**ACTION ITEM**
For every line in the entries that contains "index", show the whole line.

--------------------

==> src/rtl/sr_flag_scheduler_if.sv <==
// Request/flag bus between control agents and the flag scheduler.
//   master : agent side   - drives req/op/idx/clr_all, observes ack/gnt_id/q
//   slave  : scheduler    - observes req/op/idx/clr_all, drives ack/gnt_id/q
//   req     [NREQ]        request per requester, held until acknowledged
//   op      [2*NREQ]      per-requester opcode: 00 nop, 01 clear, 10 set, 11 toggle
//   idx     [IDXW*NREQ]   per-requester flag index
//   clr_all               clear the whole bank, beats every request
//   ack     [NREQ]        one-cycle one-hot acknowledge
//   gnt_id  [GW]          id of the last serviced requester
//   q       [NFLAGS]      flag bank
interface sr_flag_scheduler_if #(
    parameter int unsigned NREQ   = 4,
    parameter int unsigned NFLAGS = 8
);
    localparam int unsigned IDXW = $clog2(NFLAGS);
    localparam int unsigned GW   = $clog2(NREQ);

    logic [NREQ-1:0]      req;
    logic [2*NREQ-1:0]    op;
    logic [IDXW*NREQ-1:0] idx;
    logic                 clr_all;
    logic [NREQ-1:0]      ack;
    logic [GW-1:0]        gnt_id;
    logic [NFLAGS-1:0]    q;

    modport master (
        output req, op, idx, clr_all,
        input  ack, gnt_id, q
    );

    modport slave (
        input  req, op, idx, clr_all,
        output ack, gnt_id, q
    );
endinterface

==> src/rtl/sr_flag_scheduler.sv <==
// Shared SR-style flag bank with a round-robin request scheduler.
// One request per cycle is applied to the bank; the serviced requester gets a
// one-cycle ack coincident with the flag update.
//   clk  : clock, rising edge
//   rst  : synchronous active-high reset
//   bus  : sr_flag_scheduler_if.slave (req/op/idx/clr_all in, ack/gnt_id/q out)
module sr_flag_scheduler #(
    parameter int unsigned NREQ   = 4,
    parameter int unsigned NFLAGS = 8
) (
    input logic              clk,
    input logic              rst,
    sr_flag_scheduler_if.slave bus
);
    localparam int unsigned IDXW = $clog2(NFLAGS);
    localparam int unsigned GW   = $clog2(NREQ);

    typedef enum logic [1:0] {
        OpNop = 2'b00,
        OpClr = 2'b01,
        OpSet = 2'b10,
        OpTgl = 2'b11
    } op_e;

    logic [NFLAGS-1:0] q_q, q_d;
    logic [NREQ-1:0]   ack_q, ack_d;
    logic [GW-1:0]     gnt_q;
    logic [GW-1:0]     ptr_q, ptr_d;

    logic [NREQ-1:0]   elig;
    logic              found;
    logic [GW-1:0]     win;
    logic [1:0]        win_op;
    logic [IDXW-1:0]   win_idx;
    logic              idx_ok;

    // A requester acked last cycle is masked so a held req cannot win twice in a row.
    assign elig = bus.req & ~ack_q;

    // Round-robin search starting at ptr_q, wrapping modulo NREQ.
    always_comb begin : arbitrate
        int unsigned pos;
        logic [GW-1:0] cand;
        found = 1'b0;
        win   = '0;
        pos   = 0;
        cand  = '0;
        for (int unsigned k = 0; k < NREQ; k++) begin
            pos = 32'(ptr_q) + k;
            if (pos >= NREQ) begin
                pos = pos - NREQ;
            end
            cand = GW'(pos);
            if (!found && elig[cand]) begin
                found = 1'b1;
                win   = cand;
            end
        end
    end

    // Select the winner's opcode and index.
    always_comb begin : select
        win_op  = 2'b00;
        win_idx = '0;
        for (int unsigned i = 0; i < NREQ; i++) begin
            if (win == GW'(i)) begin
                win_op  = bus.op[2*i +: 2];
                win_idx = bus.idx[IDXW*i +: IDXW];
            end
        end
    end

    // Indices past the bank are acked but leave q untouched.
    assign idx_ok = 32'(win_idx) < NFLAGS;

    always_comb begin : update
        q_d   = q_q;
        ack_d = '0;
        ptr_d = ptr_q;
        if (found) begin
            ack_d[win] = 1'b1;
            ptr_d      = (32'(win) == NREQ - 1) ? '0 : win + 1'b1;
            if (idx_ok) begin
                unique case (op_e'(win_op))
                    OpNop: ;
                    OpClr: q_d[win_idx] = 1'b0;
                    OpSet: q_d[win_idx] = 1'b1;
                    OpTgl: q_d[win_idx] = ~q_q[win_idx];
                endcase
            end
        end
    end

    always_ff @(posedge clk) begin
        if (rst) begin
            q_q   <= '0;
            ack_q <= '0;
            gnt_q <= '0;
            ptr_q <= '0;
        end else if (bus.clr_all) begin
            // Pending requests stay pending; pointer and last grant are kept.
            q_q   <= '0;
            ack_q <= '0;
        end else begin
            q_q   <= q_d;
            ack_q <= ack_d;
            ptr_q <= ptr_d;
            if (found) begin
                gnt_q <= win;
            end
        end
    end

    assign bus.q      = q_q;
    assign bus.ack    = ack_q;
    assign bus.gnt_id = gnt_q;
endmodule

--------------------

**EXERCISE ANSWER**
//   idx     [IDXW*NREQ]   per-requester flag index
    // Select the winner's opcode and index.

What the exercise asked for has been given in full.